RS 01802.334A Background says the following:
Businesses are often operated jointly by spouses, but all earnings for self-employment purposes may have been reported by only one spouse, frequently spouse one. Partnership determinations in these instances are complicated because that certain outward signs of the spousal relationship are similar to the indications of a partnership. Spouses may have jointly operated a business without considering themselves partners because they did not operate under a written partnership agreement. This does not preclude a finding of partnership for Social Security purposes.
This fitted their situation precisely. Once a valid partnership has been determined to have existed, even in the absence of a written agreement, then SSA is required to allocate the earnings, thereby correcting the earnings records of both parties. POMS RS 01802.344.
SSR 84-11 states:
Under the Social Security Act (the Act) and the Internal Revenue Code (IRC), many businesses that are conducted by husbands and wives may be considered operating as partnerships. Generally, a partnership is created where two or more persons join together for the conduct of a business for profit. Selected cases illustrate factors considered by courts in determining whether a partnership exists.
The ruling set forth a sampling of court cases providing insight into those factors, which aligned with the POMS.
In the absence of a written partnership agreement to the contrary, SSA was duty-bound to allocate the earnings for unbarred years and divide them equally. As it turned out, both the claimant and her spouse contended they each provided equal labor and contributions to the business from the time they went into business over 20 years ago. (SSR 84-11 does not require an equal contribution, but once a bona fide partnership is established, then the Agency must divide the earnings and allocate proportionally. If there is no written agreement, then the allocation is split evenly).

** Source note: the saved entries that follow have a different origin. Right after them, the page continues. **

This design comes from an exercise in tuning for small area and a short achievable clock period on the open sky130 flow, not from production work.
Where RTL was checked, it was by simulation tests only, not by an equivalence proof against the original.

== run A ==
## lowp5
module lowp5(signal_in, signal_out, time_constant, clock_in, reset, enable);
Size: ~2800 cells after synthesis, roughly 64 I/O pins, about 22000 um^2 of cells after synthesis.
export LEC_CHECK = 0
export ABC_AREA = 1
export CAP_MARGIN = 20
export CORE_MARGIN = 2
export CORE_UTILIZATION = 60
export CTS_BUF_LIST = sky130_fd_sc_hd__clkbuf_4 sky130_fd_sc_hd__clkbuf_8
export SLEW_MARGIN = 20
export SYNTH_HIERARCHICAL = 1
create_clock -name core_clock -period 15.0 [get_ports {clock_in}]
standard.sh (not shown) runs the stock make flow with config.mk's settings and CLKGATE_MAP_FILE= SYNTH_SCRIPT=/design/flow/synth_recipe.tcl, a recipe that flattens the netlist after the stock synthesis.
==> flow/flow/run.sh <==
#!/bin/bash
set -euo pipefail
MARGIN=$(cat flow/margin.txt 2>/dev/null || echo 5)
bash standard.sh \
  "BUFFER_PORTS_ARGS=-buffer_cell sky130_fd_sc_hd__buf_2" \
  "SETUP_SLACK_MARGIN=$MARGIN" \
  finish > flow_make.log 2>&1
==> flow/flow/margin.txt <==
7
Run A finished end to end and its layout was clean on timing, DRC and antenna.
Setup changes, run A to run B
- ABC_AREA removed (was 1)
- CORE_UTILIZATION changed from 60 to 65
==> flow/flow/margin.txt <==
6.5
Findings:
The final layouts of run A and run B pass the timing, design-rule and antenna checks. Run B vs run A: count of cell instances traversed by the critical path down by more than 10%. Run B has aggregate routed wire length below what run A had. Delta (run B minus run A): total met2 wirelength after detailed routing now sits lower, worst hold slack shrank by 0.0058 ns, die area went down about 22%. Vias: run B fewer than run A. Looking at post-route standard cell area excluding fillers, run B sits below run A.
Input changes introduced in run C (baseline for comparison: run B):
- CORE_UTILIZATION now 60, was 65
==> flow/flow/margin.txt <==
7.5
Findings:
Per the comparison of run C with run B, global router's overall resource usage lower, chip height now larger, core utilization went up 2.2 points, routed wire length picked up an extra 11%. Between run B and run C, the flow reports number of vias after detailed routing increasing by a little under 10%.
## Diff of input files: run D against run C
- CORE_UTILIZATION changed from 60 to 70
==> flow/flow/margin.txt <==
7
[summary]
From run C to run D the numbers moved as follows: maximum frequency lost 4.2%; endpoint arrival time on the critical path picked up an extra 0.25 ns; placed wire-length estimate after detailed placement lost about 3%. Worst setup path endpoint: y1[14]$_DFFE_PP_ -> run C, y1[27]$_DFFE_PP_ -> run D. Lower fraction of area in non-clock buffers goes to run D over run C. Compared run D against run C; count of endpoints failing setup in the final report within noise. Taking run C as the reference, in run D synthesized instance count held; die area went down 4400 um^2. Run C ended up with more cell instances than run D did. Run D: post-detailed-route via-to-cell ratio is 0.33 higher than what run C reported. Run D: met2 wirelength from detailed routing 9.0% below run C.


## the previous run
Starting RTL as in the previous note.
clock: 15.0 ns
lec_check: 0
cap_margin: 20
core_margin: 2
core_utilization: 60
cts_buf_list: sky130_fd_sc_hd__clkbuf_4 sky130_fd_sc_hd__clkbuf_8
slew_margin: 20
synth_hierarchical: 1
==> flow/flow/margin.txt <==
7
Scripts as last shown in full above: flow/flow/run.sh
Edits applied to the flow inputs when going from the previous run to the current run:
Settings: CTS_BUF_LIST no longer set, was sky130_fd_sc_hd__clkbuf_4 sky130_fd_sc_hd__clkbuf_8; CORE_UTILIZATION now 40, was 60.
[summary]
The current run completed every stage of the flow, and the final layout passed the timing, design-rule and antenna checks.
Compared the current run vs the previous run, and first-pass GRT wire length is up in the current run.
Compared with the previous run, in the current run post-placement cell area has increased; slack of the critical path has increased; setup skew after layout has decreased.


## oak
lowp5, a different RTL version from the one above (not shown whole).
Size in the first run: ~1400 cells after synthesis, about 64 I/O pins.
export LEC_CHECK = 0
export CAP_MARGIN = 20
export CORE_MARGIN = 2
export CORE_UTILIZATION = 70
export CTS_BUF_LIST = sky130_fd_sc_hd__clkbuf_4 sky130_fd_sc_hd__clkbuf_8
export SLEW_MARGIN = 20
export SYNTH_HIERARCHICAL = 1
create_clock -name core_clock -period 15.0 [get_ports {clock_in}]
Scripts as last shown in full above: flow/flow/run.sh, flow/flow/margin.txt
The flow did not stop early for oak: all stages ran, and the layout cleared the timing, design-rule and antenna checks.
Modified inputs, pine compared to oak
Settings: CORE_UTILIZATION now 60, was 70.
Max quantity of gates resized following cts across pine and oak: pine
Going from oak to pine, share of the core filled with cells shrinks by 11 points.
Cell count, pine vs oak: up by a few percent
Routed wire in pine totals more than in oak.
Compared with oak, pine shows half-perimeter wire length after detailed placement that has gone up by a few percent.
The lower flop-to-flop setup slack of pine and oak is in oak.
The hold slack was comparable across pine and oak.
Compared pine vs oak, and worst endpoint required time is up in pine.
Cmp pine vs oak: worst setup slack higher in pine
Via count of the first global-routing pass: lower on pine


Setup of run 1:
Another version of the RTL of lowp5 (not shown whole).
For scale: ~1500 cells after synthesis, about 110 flip-flops, roughly 64 I/O pins, about 0.018 sq mm of cells after synthesis.
clock: 15.0 ns
lec_check: 0
cap_margin: 20
core_margin: 2
core_utilization: 40
slew_margin: 20
synth_hierarchical: 1
Scripts as last shown in full above: flow/flow/run.sh, flow/flow/margin.txt
> inputs changed (run 1 -> run 2)
Settings: an added CTS_BUF_LIST of sky130_fd_sc_hd__clkbuf_4 sky130_fd_sc_hd__clkbuf_8.
Results
Summary of run 2 over run 1: setup slack of the worst register-to-register path now sits higher; clock sink count stayed essentially flat; wire length -about 0.6%. Cell area: run 2 vs run 1 down about 1%. Fraction of standard cell area that is sequential in run 2 vs run 1: up 0.17 points. Taking run 1 as the reference, in run 2 post-layout utilization of the core has decreased, final critical-path setup slack has increased.
Setup changes, run 2 to run 3
Settings: removing CTS_BUF_LIST (formerly sky130_fd_sc_hd__clkbuf_4 sky130_fd_sc_hd__clkbuf_8).
==> flow/flow/margin.txt <==
9
[summary]
Across both runs, routed wire length on met3 was lower for run 3 than for run 2. Run 2 -> run 3: share of the synthesized area in compound gates (AO/OA/AOI/OAI) delta 0, exact match. Run 3 vs run 2: final area up in run 3. In run 3, the detailed-route wire length on metal 1 came out about 5% above the value in run 2. Looking at worst setup path startpoint, the y2n[15] result is from run 2; the r[25] one comes from run 3. Of run 3 and run 2, it is run 3 that has the lower ratio of final minimum period to clock period. A critical-path cell with the highest stage delay of edfxtp_1 is what run 2 shows, while fa_2 belongs to run 3. Per the comparison of run 3 with run 2, layout overhead on the synthesized area went up by 11 points; routed wire length saw an increase. Maximum frequency from static timing analysis in run 3 is 4.2% above run 2. Setup slack delta (run 3 − run 2): favourable. | length of routed met2 wiring | run 3 vs run 2 | about 6.4% higher |.
Function was not checked in any run of this note: the RTL went through the layout flow alone.


lowp5, a different RTL version from the one above (not shown whole).
Size in the first run: ~1,400 cells after synthesis, about 64 I/O pins.
export LEC_CHECK = 0
export CAP_MARGIN = 20
export CORE_MARGIN = 2
export CORE_UTILIZATION = 60
export CTS_BUF_LIST = sky130_fd_sc_hd__clkbuf_4 sky130_fd_sc_hd__clkbuf_8
export SLEW_MARGIN = 20
export SYNTH_HIERARCHICAL = 1
create_clock -name core_clock -period 15.0 [get_ports {clock_in}]
==> flow/flow/margin.txt <==
7
Scripts as last shown in full above: flow/flow/run.sh
The first run completed with no timing, DRC or antenna violations.
==> next run, changes <==
Settings changed: TNS_END_PERCENT from default to 20.
Result: The changed run ran to the end with no violations. Die area does not change. Global-route usage hardly moves. Hold slack hardly moves. Critical path depth came out lower by 1. Routed wire length barely changes. Worst setup slack gets worse by 0.0052 ns. Final cell count hardly moves. Design area stays flat.


Another version of the RTL of lowp5 (not shown whole).
Size in the first run: roughly 1,500 cells after synthesis, ~110 flip-flops, about 0.019 mm² of cells after synthesis.
clock: 15.0 ns
lec_check: 0
abc_clock_period_in_ps: 3000
cap_margin: 20
core_margin: 2
core_utilization: 40
slew_margin: 20
synth_hierarchical: 1
run.sh (not shown) runs the stock make flow with config.mk's settings and CLKGATE_MAP_FILE= SYNTH_SCRIPT=/design/flow/synth_recipe.tcl, a recipe that flattens the netlist after the stock synthesis.
Stock flow here: none of the scripts above is used.
Edit:
ABC_CLOCK_PERIOD_IN_PS = default   (was 3000)
SETUP_SLACK_MARGIN = 5   (was default)
Routed wire length stays flat.
Area after synthesis does not change.
Global-route usage does not change.
Fmax rose by 3.1%.
First-iteration DRC count increases by 4.2%.
Design area stays flat.
Flip-flop and latch count is unchanged.
Count of clock-buffer cells in the layout stays the same.
Die area is unchanged.
Edit:
SETUP_SLACK_MARGIN = default   (was 5)
The changed run produced a clean layout.
Cell area hardly moves.
Setup slack is worse by 0.30 ns.
Worst hold slack gets worse by 0.0032 ns.
Routed wire length stays flat.
Global-route usage is unchanged.
Register-to-register slack is worse by 0.30 ns.
Utilization stays flat.
Critical path depth is unchanged.
No functional check of the RTL was part of any run of this note.


Setup of old:
Another version of the RTL of lowp5 (not shown whole).
Design lowp5, start of the top module:
module lowp5(signal_in, signal_out, time_constant, clock_in, reset, enable);
export LEC_CHECK = 0
export CAP_MARGIN = 20
export CORE_MARGIN = 2
export CORE_UTILIZATION = 70
export CTS_BUF_LIST = sky130_fd_sc_hd__clkbuf_4 sky130_fd_sc_hd__clkbuf_8
export SLEW_MARGIN = 20
export SYNTH_HIERARCHICAL = 1
create_clock -name core_clock -period 15.0 [get_ports {clock_in}]
standard.sh (not shown) runs the stock make flow with config.mk's settings and CLKGATE_MAP_FILE= SYNTH_SCRIPT=/design/flow/synth_recipe.tcl, a recipe that flattens the netlist after the stock synthesis.
Scripts as last shown in full above: flow/flow/run.sh, flow/flow/margin.txt
What ended old was a tool error in 1_1_yosys_canonicalize; the run never finished.
> inputs changed (old -> new)
Settings: CORE_UTILIZATION changed from 70 to 60.
Results
- As the logs show, new stopped at 1_1_yosys_canonicalize after a tool error, so it never reached the end of the flow.
- The flow ended early for old: it failed with a tool error in 1_1_yosys_canonicalize.
No functional check of the RTL was part of any run of this note.

## separate check: timing with driven ports
Ports are ideal in the flow. The routed layouts listed here were re-timed in OpenROAD. Step 1 sets driving cells, clkbuf_16 on the clock port and buf_2 on the other inputs (assumed; they add their load-dependent delay and slew). Step 2 times the ports against the registers' clock, not the clock port: input delays grow and output delays shrink by t, the midpoint of the rising clock arrivals with the driver on. Slacks: ideal / step 1 / step 2; pairs: ideal / step 1.
run	t (ns)	setup WS [ns]	latest minus earliest clock arrival (ns)	worst data-port slew with drivers (ns)	cell pins on the clock port's net
run A	0.515	7.443 / 7.443 / 7.443	0.022 / 0.022	0.04	1
run B	0.544	6.823 / 6.823 / 6.823	0.018 / 0.018	0.03	1
run C	0.544	7.498 / 7.498 / 6.996	0.030 / 0.031	0.03	1
run D	0.496	7.171 / 7.171 / 7.060	0.028 / 0.028	0.03	1
the previous run	0.555	7.215 / 7.215 / 6.972	0.018 / 0.018	0.03	1
the current run	0.511	7.271 / 7.271 / 6.956	0.012 / 0.012	0.04	1
oak	0.507	7.132 / 7.132 / 7.111	0.024 / 0.024	0.03	1
pine	0.519	7.268 / 7.268 / 7.200	0.012 / 0.012	0.03	1
run 1	0.505	7.209 / 7.209 / 7.114	0.018 / 0.018	0.05	1
run 2	0.551	7.239 / 7.239 / 7.074	0.023 / 0.023	0.05	1
run 3	0.516	7.549 / 7.549 / 7.411	0.014 / 0.013	0.06	1
the first run of note 5	0.555	7.215 / 7.215 / 6.972	0.018 / 0.018	0.03	1
the second run of note 5	0.548	7.210 / 7.210 / 7.012	0.019 / 0.019	0.03	1
the first run of note 6	0.419	5.200 / 5.200 / 5.200	0.015 / 0.014	0.04	1
the second run of note 6	0.419	5.496 / 5.496 / 5.496	0.015 / 0.015	0.04	1
the third run of note 6	0.419	5.200 / 5.200 / 5.200	0.015 / 0.014	0.04	1
After both steps setup and hold are still met in every run listed. The setup slack of run C, which loses most, moves by 0.000 ns with the drivers and by -0.502 ns with both steps.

My client’s spouse had originally provided an SSA-795 (Statement of Claimant or Other Persons) to the FO that the claimant had performed 50% of the work from 2013-2019 as he thought this was all he needed to do. After getting additional information as outlined above, I prepared another statement (I used an equivalent of the SSA-795, which is my own form with essentially the same wording, one I have used for years), for the spouse to sign.
To his credit, the CPA provided a letter acknowledging his error in not preparing tax returns as he had done previously, i.e., returns reflecting equal division of income. He provided detailed information as to their earnings. The statement from the claimant’s spouse and the letter from the CPA went toward clarifying and supporting factual assertions.
Utilizing HALLEX I-2-5-74 Obtaining Earnings Record Information, the ALJ reached out to the FO, which produced a Report of Contact. The ALJ had sent my response to her first proffer to the FO. The FO agreed with my arguments.
There was further communication with the ALJ, the FO, and me on technical factors to clarify the allocation, which resulted in 2 more proffers and responses. The ALJ issued a fully favorable decision finding that there was a valid partnership agreement and the earnings for the unbarred years should be allocated equally between the claimant and her spouse. The ALJ found the claimant to have insured status.
The claim was returned to the FO and then to DDS for development. The claim was approved at the initial level without further appeals being needed. My client and her spouse were immensely grateful. Waxing philosophically for the moment, it was another gratifying reinforcement of the work we representatives do for disabled individuals and for those of us of a certain age can continue to do even in the twilight of our careers.
I have made available various redacted documents I have alluded to in this article.
This is a guest column. The views expressed in this column are the views of the author alone, and do not represent the views of NOSSCR, NOSSCR’s leadership, or NOSSCR’s staff.